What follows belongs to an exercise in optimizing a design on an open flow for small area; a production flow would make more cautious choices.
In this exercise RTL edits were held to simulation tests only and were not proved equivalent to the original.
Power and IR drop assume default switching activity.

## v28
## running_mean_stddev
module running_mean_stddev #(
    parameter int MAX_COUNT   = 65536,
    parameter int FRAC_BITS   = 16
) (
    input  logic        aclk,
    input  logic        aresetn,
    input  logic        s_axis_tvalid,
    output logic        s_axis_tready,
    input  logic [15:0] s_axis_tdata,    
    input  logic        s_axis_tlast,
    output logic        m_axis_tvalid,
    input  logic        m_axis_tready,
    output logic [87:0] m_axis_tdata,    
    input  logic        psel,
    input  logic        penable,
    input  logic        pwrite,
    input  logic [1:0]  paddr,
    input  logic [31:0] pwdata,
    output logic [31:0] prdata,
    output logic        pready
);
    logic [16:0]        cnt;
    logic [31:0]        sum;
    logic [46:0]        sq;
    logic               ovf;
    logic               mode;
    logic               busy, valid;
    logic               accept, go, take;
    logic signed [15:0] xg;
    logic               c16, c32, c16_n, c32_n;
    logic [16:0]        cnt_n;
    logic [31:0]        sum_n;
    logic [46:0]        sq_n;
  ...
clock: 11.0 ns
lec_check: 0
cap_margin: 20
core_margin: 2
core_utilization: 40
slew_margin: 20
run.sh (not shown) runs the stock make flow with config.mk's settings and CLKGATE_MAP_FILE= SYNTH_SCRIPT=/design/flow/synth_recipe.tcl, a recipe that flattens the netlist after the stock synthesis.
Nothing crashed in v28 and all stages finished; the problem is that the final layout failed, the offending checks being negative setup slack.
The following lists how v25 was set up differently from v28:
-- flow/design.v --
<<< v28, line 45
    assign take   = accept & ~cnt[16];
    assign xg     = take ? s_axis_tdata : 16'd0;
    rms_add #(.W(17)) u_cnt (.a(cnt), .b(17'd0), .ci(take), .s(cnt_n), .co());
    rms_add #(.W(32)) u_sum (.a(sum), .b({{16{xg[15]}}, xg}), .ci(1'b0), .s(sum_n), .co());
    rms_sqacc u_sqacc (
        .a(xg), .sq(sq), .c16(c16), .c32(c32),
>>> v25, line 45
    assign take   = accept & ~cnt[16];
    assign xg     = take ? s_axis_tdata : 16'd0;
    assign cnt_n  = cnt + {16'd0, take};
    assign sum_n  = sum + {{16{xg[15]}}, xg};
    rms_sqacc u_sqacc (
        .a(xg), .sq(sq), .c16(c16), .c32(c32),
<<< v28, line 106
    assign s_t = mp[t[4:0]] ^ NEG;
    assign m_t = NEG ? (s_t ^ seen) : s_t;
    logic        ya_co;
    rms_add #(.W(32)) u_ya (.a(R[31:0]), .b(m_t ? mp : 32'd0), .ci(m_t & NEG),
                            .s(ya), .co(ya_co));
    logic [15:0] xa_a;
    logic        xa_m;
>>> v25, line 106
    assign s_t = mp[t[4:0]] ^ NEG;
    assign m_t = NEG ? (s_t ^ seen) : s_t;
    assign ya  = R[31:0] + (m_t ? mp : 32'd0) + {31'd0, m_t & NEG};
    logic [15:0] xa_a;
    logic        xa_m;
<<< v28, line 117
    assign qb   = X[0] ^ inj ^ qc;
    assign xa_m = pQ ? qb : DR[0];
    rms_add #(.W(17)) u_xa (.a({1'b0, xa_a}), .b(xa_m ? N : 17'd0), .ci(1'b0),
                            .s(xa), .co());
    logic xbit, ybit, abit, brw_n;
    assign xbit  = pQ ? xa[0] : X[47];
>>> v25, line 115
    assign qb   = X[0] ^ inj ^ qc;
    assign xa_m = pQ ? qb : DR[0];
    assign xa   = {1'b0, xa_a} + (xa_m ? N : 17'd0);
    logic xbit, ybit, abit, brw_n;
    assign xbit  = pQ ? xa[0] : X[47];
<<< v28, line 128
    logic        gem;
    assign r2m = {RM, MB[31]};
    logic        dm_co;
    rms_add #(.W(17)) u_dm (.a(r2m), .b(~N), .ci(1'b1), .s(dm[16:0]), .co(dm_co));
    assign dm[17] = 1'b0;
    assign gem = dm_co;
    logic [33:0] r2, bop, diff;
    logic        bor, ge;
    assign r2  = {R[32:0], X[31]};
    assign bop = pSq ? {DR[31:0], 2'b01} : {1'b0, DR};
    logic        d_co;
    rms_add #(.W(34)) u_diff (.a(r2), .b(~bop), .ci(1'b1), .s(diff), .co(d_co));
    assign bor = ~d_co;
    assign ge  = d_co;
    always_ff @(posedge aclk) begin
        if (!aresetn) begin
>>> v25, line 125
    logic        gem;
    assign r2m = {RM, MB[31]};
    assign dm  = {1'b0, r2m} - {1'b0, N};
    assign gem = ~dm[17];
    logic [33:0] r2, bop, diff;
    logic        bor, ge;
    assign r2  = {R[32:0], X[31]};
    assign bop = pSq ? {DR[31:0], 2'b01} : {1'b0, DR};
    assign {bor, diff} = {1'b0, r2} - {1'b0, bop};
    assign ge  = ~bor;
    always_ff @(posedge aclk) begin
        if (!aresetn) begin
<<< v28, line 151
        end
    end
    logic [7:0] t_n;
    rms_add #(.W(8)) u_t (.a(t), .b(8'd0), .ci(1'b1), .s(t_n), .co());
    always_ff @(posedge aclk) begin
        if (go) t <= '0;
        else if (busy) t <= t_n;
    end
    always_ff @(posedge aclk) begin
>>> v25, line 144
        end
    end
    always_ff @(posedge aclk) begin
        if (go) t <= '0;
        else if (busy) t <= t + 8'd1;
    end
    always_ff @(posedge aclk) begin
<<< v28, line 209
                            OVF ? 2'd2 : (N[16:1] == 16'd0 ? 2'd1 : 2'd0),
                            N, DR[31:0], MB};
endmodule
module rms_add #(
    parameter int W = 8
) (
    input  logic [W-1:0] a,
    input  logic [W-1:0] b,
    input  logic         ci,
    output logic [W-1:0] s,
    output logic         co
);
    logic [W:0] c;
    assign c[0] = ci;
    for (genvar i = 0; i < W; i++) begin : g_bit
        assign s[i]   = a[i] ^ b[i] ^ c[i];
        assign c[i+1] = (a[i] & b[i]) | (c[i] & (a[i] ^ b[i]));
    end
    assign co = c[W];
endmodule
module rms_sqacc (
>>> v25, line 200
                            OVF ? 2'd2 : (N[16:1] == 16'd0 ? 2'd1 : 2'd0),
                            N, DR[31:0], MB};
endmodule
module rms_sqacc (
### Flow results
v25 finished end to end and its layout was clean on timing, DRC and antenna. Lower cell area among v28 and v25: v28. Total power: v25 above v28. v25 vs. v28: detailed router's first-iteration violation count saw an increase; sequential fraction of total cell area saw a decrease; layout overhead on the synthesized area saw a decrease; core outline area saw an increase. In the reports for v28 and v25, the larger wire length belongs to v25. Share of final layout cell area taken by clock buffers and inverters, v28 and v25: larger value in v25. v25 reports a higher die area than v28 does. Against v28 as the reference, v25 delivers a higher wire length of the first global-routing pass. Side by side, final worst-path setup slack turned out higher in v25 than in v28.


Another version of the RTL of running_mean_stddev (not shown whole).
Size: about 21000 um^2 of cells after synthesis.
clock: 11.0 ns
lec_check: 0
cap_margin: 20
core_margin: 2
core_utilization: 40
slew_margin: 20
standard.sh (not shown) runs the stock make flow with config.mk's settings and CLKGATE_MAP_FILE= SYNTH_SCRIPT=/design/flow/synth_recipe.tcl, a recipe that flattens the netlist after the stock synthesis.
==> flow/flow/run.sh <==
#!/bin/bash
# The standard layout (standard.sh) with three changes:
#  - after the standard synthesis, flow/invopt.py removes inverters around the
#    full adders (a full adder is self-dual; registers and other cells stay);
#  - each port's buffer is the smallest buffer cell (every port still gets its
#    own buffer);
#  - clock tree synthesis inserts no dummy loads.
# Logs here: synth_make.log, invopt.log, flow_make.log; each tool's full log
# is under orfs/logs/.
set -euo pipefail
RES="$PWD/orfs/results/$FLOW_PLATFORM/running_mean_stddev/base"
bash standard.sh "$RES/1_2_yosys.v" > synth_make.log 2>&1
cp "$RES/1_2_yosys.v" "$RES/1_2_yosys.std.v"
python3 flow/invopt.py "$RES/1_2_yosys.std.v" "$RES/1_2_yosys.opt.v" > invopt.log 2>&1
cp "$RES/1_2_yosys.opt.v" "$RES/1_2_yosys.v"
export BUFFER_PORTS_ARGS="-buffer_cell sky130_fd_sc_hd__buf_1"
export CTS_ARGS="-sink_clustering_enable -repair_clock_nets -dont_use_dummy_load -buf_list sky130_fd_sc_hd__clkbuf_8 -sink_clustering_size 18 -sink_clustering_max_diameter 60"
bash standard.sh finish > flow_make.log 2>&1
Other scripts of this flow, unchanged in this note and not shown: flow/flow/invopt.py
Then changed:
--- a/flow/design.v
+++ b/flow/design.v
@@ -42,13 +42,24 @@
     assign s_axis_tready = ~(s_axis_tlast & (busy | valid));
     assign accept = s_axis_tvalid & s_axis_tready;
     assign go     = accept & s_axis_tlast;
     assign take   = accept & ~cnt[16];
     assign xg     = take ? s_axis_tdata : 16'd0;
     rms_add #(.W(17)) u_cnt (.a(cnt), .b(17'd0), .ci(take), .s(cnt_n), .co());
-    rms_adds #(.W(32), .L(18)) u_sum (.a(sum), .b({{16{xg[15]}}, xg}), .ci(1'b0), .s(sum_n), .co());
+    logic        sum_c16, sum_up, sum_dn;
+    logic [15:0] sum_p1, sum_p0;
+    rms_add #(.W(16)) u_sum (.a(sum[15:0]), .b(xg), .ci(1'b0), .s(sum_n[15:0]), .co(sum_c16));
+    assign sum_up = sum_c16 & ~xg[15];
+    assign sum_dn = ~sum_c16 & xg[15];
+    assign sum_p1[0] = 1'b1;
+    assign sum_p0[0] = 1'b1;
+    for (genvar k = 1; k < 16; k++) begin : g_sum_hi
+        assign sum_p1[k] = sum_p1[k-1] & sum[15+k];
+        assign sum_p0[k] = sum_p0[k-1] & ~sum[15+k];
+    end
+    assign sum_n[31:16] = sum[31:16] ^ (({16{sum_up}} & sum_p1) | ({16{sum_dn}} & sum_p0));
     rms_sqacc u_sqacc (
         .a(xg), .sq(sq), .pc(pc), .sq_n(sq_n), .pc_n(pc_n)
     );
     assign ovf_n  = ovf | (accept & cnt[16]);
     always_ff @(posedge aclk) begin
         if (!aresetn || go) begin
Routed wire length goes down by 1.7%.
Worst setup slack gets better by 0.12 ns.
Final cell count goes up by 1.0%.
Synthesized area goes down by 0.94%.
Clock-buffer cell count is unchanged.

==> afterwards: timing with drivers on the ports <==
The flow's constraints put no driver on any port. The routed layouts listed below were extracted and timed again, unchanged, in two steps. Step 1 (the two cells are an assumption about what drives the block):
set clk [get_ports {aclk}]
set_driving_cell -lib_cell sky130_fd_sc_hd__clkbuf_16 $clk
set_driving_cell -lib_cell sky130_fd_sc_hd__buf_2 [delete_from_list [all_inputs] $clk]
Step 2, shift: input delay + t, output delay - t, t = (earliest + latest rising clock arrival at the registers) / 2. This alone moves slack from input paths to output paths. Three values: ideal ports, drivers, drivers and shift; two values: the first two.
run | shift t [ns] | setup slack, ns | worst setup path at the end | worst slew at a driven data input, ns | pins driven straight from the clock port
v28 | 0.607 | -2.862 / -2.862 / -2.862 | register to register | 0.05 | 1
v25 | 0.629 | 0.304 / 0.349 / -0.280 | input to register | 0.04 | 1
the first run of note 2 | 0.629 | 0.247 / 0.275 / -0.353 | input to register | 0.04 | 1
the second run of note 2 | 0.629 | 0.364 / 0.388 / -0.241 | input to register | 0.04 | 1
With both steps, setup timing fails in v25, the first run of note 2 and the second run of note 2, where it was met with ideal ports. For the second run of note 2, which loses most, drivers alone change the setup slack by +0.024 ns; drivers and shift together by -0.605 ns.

### Instructions for the task
Locate all lines in the listing above with the word "genvar" and copy them.

### Exercise solution
    for (genvar i = 0; i < W; i++) begin : g_bit
+    for (genvar k = 1; k < 16; k++) begin : g_sum_hi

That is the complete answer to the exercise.